INSTRUCTIONS TO FOLLOW:
In the listing below, find the line with "global placement | 0.45" and the line with "0.14 | decay_q[0]$_DFFE_PN0P_ | nRES | 2 |". Repeat those two lines and all lines between them exactly.

BEGIN SUPPLIED DATA

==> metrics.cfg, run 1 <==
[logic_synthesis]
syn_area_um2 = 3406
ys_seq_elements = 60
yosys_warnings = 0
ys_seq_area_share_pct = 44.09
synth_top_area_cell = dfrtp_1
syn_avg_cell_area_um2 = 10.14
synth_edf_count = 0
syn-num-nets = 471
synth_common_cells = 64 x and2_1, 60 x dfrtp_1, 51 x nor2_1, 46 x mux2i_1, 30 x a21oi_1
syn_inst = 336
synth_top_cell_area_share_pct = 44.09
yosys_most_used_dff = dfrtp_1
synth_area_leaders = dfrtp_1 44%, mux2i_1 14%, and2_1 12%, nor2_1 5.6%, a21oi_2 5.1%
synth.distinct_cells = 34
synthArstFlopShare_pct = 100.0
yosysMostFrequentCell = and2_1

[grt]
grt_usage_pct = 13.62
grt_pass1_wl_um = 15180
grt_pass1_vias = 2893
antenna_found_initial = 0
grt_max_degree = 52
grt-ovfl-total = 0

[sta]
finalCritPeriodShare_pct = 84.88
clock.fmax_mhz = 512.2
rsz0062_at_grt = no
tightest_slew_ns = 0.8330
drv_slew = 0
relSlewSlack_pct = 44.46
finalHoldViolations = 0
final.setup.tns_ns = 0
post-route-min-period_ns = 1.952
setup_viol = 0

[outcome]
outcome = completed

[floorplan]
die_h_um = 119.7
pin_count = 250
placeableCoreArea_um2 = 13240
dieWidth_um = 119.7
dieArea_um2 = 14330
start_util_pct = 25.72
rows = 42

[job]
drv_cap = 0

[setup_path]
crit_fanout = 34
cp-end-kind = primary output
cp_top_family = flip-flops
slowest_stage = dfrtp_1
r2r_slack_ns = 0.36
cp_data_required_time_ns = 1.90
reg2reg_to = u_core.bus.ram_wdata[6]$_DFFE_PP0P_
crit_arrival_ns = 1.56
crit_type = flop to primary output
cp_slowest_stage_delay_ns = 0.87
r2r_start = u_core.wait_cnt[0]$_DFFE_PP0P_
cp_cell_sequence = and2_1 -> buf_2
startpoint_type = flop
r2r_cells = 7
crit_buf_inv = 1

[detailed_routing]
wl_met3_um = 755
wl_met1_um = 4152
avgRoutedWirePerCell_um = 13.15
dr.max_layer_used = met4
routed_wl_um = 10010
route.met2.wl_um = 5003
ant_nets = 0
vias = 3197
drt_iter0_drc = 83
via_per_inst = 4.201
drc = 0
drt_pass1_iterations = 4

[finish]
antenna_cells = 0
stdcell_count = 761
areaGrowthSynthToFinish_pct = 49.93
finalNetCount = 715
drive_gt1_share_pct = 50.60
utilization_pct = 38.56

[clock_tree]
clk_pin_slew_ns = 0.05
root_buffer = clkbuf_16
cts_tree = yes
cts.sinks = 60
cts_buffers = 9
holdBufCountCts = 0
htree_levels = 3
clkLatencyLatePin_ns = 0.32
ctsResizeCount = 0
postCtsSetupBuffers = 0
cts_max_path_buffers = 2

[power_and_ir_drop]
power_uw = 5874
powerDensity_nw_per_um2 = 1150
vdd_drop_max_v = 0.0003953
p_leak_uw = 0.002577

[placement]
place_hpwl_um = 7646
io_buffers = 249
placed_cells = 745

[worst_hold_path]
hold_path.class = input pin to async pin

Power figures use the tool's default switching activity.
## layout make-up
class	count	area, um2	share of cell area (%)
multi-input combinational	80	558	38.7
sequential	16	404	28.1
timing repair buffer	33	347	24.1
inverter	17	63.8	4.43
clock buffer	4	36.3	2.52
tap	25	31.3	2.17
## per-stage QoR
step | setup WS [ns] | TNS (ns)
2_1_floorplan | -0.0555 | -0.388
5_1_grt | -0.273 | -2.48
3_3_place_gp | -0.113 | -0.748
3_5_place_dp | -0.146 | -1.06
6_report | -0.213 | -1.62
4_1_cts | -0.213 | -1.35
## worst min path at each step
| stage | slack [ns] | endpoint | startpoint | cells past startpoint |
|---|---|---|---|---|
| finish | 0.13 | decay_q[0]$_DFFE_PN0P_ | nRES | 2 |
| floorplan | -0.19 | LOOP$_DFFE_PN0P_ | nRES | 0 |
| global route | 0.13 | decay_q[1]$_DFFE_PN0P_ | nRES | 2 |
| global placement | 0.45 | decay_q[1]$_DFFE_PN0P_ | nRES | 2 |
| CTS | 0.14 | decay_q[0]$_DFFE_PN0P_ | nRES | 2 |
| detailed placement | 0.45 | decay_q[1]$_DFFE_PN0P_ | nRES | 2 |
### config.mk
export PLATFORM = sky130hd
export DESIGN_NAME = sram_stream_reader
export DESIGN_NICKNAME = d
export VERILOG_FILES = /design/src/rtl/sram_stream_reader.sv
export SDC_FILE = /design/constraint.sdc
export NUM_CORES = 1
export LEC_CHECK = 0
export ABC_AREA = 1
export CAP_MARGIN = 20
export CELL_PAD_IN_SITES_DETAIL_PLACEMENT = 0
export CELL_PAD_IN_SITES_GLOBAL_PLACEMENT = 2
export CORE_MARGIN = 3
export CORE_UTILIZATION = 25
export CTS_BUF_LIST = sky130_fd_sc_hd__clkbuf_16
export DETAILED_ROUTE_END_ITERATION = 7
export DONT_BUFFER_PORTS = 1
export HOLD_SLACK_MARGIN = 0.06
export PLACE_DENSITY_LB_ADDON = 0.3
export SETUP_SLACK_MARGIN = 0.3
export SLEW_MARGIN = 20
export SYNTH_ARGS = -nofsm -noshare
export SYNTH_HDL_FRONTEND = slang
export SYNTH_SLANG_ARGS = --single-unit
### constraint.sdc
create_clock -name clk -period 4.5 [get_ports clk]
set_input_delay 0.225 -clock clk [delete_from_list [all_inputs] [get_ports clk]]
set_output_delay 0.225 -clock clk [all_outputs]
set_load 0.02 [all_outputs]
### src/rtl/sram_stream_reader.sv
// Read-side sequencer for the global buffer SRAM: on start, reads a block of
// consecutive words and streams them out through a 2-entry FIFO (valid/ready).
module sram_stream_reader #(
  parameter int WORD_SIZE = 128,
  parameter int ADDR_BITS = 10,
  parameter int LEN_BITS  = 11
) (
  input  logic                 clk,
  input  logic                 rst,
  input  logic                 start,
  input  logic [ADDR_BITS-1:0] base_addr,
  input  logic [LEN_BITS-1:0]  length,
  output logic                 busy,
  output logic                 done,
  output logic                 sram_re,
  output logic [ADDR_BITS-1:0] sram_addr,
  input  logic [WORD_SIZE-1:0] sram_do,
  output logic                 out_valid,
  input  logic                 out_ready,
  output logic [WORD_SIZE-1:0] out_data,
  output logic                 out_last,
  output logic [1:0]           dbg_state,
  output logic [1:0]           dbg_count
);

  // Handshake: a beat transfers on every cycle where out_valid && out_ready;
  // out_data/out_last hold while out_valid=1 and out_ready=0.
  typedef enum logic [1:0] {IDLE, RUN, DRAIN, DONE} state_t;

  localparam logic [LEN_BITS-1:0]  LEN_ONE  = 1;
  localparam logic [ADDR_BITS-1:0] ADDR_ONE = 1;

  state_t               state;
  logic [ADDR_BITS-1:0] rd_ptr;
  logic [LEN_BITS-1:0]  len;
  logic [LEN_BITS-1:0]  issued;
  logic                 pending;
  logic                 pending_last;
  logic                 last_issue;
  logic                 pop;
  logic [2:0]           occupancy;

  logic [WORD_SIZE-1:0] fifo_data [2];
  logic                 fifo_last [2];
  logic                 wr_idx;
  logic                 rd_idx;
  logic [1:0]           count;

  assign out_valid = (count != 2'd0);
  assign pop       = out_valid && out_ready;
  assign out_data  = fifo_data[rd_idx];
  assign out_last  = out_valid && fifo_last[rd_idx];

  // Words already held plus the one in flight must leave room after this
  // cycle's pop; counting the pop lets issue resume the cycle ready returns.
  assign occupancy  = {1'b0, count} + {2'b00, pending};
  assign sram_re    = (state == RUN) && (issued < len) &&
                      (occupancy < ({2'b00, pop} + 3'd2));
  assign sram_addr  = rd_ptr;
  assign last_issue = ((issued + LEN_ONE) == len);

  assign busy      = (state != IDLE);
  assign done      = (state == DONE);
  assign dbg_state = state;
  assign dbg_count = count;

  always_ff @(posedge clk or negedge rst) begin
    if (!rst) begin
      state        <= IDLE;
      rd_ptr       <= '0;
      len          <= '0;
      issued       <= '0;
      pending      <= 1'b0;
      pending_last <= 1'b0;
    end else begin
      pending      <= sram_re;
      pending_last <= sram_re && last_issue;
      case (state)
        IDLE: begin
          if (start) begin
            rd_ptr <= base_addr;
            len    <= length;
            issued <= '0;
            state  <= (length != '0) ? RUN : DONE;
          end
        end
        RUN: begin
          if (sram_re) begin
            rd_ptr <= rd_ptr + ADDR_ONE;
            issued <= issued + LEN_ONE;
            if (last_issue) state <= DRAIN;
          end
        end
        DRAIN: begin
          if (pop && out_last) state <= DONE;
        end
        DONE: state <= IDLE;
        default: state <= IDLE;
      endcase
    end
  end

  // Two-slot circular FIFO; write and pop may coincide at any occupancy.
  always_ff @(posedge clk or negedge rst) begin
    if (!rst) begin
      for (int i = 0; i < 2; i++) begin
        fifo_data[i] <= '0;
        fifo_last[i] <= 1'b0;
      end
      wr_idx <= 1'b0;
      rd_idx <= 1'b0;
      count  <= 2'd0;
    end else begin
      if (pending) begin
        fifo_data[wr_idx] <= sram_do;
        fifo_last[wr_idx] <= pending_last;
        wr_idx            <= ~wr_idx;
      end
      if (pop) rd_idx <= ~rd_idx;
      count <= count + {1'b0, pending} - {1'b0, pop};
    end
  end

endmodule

END SUPPLIED DATA
BEGIN SUPPLIED DATA

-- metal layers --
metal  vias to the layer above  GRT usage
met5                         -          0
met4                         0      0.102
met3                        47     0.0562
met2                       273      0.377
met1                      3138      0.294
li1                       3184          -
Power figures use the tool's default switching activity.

END SUPPLIED DATA
BEGIN SUPPLIED DATA

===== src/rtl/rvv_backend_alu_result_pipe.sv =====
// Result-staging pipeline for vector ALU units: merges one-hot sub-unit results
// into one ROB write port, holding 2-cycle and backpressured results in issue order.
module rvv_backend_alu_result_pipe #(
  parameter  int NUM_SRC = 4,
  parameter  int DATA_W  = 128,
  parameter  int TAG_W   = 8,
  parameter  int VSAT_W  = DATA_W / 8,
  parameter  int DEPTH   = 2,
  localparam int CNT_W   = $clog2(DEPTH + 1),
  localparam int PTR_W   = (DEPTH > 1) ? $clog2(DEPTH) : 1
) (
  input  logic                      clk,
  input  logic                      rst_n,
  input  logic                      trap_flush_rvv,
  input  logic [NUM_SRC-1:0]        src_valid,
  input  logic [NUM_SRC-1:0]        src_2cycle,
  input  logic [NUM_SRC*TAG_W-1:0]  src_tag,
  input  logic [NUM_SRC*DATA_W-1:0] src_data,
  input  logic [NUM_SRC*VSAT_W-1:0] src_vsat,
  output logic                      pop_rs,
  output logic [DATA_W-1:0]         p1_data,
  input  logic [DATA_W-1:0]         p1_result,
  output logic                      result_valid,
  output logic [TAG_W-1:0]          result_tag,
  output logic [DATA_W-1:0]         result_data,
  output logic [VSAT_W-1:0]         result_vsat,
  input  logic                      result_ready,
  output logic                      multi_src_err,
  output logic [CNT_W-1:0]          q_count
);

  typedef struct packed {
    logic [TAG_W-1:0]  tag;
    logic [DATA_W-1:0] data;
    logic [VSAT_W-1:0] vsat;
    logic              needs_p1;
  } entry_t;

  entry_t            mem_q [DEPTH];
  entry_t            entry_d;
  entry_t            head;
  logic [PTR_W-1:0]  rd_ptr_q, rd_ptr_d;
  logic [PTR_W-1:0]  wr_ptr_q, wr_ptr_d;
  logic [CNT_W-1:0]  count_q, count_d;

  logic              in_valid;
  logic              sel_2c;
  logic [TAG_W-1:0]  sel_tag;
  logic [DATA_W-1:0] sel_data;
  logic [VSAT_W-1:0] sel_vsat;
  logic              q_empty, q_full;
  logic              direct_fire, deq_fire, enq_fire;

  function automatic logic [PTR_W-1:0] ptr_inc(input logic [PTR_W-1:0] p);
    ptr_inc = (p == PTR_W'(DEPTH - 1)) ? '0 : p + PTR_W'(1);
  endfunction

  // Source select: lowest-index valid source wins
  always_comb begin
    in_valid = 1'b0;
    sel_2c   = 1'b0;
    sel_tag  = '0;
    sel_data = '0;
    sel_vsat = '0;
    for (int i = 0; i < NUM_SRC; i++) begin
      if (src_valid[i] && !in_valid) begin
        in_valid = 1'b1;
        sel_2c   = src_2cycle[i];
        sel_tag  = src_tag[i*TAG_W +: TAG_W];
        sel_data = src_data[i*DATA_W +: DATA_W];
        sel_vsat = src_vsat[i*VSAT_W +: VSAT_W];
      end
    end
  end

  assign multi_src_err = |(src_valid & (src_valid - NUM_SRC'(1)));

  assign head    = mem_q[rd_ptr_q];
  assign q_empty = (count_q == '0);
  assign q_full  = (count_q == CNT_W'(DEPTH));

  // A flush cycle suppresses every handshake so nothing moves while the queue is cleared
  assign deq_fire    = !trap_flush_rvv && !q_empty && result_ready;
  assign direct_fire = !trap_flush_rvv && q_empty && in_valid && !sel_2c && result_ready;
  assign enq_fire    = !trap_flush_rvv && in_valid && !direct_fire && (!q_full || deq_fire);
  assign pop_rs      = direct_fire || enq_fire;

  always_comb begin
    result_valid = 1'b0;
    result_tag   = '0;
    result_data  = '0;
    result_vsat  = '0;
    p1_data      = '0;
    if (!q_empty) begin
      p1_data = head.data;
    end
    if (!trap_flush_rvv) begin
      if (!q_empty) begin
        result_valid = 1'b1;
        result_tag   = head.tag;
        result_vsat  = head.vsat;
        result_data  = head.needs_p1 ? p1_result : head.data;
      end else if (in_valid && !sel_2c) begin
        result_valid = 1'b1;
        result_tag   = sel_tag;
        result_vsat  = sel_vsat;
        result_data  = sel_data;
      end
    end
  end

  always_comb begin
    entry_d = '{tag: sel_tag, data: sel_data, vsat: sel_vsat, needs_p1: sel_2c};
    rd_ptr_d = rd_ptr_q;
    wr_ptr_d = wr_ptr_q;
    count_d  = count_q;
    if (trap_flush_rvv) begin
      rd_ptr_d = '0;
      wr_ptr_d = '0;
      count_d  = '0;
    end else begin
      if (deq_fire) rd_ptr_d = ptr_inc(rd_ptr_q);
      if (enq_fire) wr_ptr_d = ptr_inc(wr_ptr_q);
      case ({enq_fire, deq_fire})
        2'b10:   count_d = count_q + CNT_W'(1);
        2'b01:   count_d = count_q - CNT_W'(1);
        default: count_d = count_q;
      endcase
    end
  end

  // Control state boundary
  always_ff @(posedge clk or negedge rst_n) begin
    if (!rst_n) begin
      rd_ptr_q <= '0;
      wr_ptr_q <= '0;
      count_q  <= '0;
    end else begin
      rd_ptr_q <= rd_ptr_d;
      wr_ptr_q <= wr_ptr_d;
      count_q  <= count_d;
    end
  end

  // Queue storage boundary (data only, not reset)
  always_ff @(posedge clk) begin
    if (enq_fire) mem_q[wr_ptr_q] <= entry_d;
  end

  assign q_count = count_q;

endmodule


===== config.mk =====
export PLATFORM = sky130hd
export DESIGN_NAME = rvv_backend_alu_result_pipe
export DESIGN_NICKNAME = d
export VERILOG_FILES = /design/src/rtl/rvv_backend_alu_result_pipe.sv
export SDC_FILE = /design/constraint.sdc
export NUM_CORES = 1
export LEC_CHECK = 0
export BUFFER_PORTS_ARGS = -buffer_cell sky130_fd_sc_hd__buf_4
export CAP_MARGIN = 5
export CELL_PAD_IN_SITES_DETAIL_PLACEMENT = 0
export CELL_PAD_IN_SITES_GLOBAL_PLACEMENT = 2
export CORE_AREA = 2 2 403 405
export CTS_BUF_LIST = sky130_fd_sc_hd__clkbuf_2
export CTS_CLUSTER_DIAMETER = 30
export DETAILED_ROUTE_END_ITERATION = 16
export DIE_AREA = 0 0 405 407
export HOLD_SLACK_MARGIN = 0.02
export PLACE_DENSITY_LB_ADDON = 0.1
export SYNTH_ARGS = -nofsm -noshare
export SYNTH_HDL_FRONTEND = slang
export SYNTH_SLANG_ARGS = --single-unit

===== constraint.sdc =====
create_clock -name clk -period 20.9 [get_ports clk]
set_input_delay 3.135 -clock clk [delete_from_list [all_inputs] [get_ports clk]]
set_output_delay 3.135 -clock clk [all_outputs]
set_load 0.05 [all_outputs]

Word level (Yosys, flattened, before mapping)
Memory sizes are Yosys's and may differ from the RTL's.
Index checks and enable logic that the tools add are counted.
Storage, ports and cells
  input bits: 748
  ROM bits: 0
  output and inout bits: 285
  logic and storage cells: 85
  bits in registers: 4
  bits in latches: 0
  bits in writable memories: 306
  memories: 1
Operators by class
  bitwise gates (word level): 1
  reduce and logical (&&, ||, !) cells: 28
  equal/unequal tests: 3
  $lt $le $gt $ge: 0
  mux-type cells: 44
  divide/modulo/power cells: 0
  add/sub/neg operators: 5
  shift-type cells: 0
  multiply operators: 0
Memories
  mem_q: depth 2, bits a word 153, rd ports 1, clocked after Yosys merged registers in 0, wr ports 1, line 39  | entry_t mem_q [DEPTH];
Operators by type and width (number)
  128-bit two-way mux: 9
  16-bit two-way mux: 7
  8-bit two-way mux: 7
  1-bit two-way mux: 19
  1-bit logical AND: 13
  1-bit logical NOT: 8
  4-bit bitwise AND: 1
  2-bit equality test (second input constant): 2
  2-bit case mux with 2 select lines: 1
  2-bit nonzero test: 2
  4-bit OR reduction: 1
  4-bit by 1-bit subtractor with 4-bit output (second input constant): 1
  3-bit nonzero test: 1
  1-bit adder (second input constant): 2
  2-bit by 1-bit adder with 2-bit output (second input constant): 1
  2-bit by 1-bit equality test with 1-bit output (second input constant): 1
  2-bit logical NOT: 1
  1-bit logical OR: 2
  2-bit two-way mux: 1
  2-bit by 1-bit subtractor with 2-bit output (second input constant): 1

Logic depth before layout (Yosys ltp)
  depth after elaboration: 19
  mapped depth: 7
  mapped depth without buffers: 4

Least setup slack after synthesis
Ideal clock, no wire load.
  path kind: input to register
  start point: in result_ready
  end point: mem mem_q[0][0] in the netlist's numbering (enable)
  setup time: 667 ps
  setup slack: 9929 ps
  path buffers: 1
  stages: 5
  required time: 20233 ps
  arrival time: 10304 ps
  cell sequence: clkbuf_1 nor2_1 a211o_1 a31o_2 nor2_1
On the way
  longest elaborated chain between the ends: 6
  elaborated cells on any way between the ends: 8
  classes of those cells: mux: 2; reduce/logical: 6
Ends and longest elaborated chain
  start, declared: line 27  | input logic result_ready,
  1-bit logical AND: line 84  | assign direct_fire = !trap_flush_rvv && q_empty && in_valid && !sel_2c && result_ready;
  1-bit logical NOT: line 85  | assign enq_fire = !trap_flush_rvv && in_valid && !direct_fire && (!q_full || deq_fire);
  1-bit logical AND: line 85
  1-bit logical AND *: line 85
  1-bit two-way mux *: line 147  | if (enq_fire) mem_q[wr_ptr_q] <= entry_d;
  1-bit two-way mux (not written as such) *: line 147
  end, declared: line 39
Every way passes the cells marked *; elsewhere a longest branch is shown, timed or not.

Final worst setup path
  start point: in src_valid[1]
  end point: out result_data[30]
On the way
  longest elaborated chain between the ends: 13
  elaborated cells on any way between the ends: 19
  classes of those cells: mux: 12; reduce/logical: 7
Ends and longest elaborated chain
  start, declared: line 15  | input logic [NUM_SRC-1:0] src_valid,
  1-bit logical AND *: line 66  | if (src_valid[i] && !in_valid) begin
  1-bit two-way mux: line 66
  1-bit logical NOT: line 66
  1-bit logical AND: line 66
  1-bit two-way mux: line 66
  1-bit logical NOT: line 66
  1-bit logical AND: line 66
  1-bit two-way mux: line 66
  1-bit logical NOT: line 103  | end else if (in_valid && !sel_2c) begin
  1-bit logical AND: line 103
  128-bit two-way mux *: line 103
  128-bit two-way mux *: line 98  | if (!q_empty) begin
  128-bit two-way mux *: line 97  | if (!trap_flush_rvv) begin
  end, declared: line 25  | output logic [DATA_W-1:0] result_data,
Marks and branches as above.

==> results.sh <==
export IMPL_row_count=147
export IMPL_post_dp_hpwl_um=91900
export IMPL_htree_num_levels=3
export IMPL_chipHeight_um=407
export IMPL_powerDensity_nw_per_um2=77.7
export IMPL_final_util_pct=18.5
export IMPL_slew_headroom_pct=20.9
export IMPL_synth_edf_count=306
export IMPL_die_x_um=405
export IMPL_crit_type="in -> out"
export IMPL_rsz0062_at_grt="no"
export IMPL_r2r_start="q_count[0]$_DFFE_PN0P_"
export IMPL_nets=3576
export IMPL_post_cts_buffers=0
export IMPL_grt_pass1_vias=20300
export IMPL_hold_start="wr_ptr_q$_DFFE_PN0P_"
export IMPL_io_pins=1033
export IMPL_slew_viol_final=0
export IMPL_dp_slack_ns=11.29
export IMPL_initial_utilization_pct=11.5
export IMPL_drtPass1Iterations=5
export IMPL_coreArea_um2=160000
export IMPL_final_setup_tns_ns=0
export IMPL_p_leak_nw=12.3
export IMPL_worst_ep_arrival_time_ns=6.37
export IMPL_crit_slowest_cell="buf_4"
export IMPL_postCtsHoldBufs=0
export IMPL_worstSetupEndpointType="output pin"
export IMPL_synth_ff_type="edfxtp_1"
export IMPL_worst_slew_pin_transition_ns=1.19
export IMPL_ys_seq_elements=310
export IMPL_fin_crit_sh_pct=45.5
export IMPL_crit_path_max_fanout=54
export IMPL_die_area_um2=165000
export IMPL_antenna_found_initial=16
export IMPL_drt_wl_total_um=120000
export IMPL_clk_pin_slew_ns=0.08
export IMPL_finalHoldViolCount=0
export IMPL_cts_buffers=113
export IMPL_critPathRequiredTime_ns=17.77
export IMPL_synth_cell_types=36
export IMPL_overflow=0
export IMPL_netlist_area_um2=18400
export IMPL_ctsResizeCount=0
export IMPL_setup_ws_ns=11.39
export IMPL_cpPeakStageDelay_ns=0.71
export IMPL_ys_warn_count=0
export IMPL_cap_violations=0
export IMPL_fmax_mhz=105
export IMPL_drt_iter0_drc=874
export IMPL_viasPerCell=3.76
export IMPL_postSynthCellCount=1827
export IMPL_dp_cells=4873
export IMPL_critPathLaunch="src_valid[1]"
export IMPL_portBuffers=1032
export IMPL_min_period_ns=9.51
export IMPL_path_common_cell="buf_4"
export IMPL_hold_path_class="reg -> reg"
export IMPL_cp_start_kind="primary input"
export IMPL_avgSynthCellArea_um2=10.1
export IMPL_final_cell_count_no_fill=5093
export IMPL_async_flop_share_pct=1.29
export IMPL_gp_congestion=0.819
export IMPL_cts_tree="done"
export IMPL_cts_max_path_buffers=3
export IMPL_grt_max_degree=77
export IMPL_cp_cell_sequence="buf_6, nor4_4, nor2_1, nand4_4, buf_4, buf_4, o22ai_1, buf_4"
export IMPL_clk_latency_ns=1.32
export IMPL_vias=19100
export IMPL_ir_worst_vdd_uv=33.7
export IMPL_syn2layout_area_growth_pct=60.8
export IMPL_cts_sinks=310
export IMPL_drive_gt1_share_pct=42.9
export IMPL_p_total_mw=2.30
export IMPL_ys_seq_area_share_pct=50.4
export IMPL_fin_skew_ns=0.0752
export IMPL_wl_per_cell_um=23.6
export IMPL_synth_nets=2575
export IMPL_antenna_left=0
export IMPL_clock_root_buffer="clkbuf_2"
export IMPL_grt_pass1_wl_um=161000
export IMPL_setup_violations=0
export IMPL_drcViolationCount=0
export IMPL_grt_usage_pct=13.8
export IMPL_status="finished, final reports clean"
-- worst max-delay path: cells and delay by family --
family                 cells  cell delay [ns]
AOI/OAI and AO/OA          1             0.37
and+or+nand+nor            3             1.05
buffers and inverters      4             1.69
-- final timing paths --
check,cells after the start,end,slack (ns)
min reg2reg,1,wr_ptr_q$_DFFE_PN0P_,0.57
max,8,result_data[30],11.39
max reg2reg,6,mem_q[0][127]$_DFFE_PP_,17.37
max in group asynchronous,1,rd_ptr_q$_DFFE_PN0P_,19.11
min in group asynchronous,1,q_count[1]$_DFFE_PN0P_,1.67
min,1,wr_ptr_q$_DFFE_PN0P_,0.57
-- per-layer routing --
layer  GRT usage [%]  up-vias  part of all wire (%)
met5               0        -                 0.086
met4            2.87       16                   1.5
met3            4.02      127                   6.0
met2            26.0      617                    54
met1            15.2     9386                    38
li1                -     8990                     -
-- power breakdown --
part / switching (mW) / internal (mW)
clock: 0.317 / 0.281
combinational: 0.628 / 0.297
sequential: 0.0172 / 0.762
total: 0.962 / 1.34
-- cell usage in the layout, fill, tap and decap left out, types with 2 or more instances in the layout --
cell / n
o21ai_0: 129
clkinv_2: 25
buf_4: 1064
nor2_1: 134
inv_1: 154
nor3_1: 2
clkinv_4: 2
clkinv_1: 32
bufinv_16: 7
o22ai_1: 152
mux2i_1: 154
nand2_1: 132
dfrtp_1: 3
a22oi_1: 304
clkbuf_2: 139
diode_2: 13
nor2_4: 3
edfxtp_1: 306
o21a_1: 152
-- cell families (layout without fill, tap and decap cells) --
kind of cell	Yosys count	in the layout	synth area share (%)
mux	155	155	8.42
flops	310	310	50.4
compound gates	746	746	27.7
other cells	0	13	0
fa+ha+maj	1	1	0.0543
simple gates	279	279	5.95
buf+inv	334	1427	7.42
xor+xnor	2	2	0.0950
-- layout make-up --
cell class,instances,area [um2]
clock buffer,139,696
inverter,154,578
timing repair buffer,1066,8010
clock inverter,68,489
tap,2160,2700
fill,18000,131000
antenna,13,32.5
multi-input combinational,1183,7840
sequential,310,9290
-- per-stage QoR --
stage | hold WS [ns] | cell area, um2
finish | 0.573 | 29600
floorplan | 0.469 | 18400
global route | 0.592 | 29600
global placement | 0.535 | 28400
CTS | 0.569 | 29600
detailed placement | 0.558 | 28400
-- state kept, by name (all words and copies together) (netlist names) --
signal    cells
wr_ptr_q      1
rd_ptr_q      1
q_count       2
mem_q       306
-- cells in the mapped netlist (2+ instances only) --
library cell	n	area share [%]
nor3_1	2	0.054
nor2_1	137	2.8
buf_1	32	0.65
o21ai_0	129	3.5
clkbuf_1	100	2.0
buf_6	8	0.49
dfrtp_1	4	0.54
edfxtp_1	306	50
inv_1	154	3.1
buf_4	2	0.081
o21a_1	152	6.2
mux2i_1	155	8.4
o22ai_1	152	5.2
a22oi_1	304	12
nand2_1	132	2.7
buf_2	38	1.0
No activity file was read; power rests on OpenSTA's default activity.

END SUPPLIED DATA

RESPONSE BOX:
| global placement | 0.45 | decay_q[1]$_DFFE_PN0P_ | nRES | 2 |
| CTS | 0.14 | decay_q[0]$_DFFE_PN0P_ | nRES | 2 |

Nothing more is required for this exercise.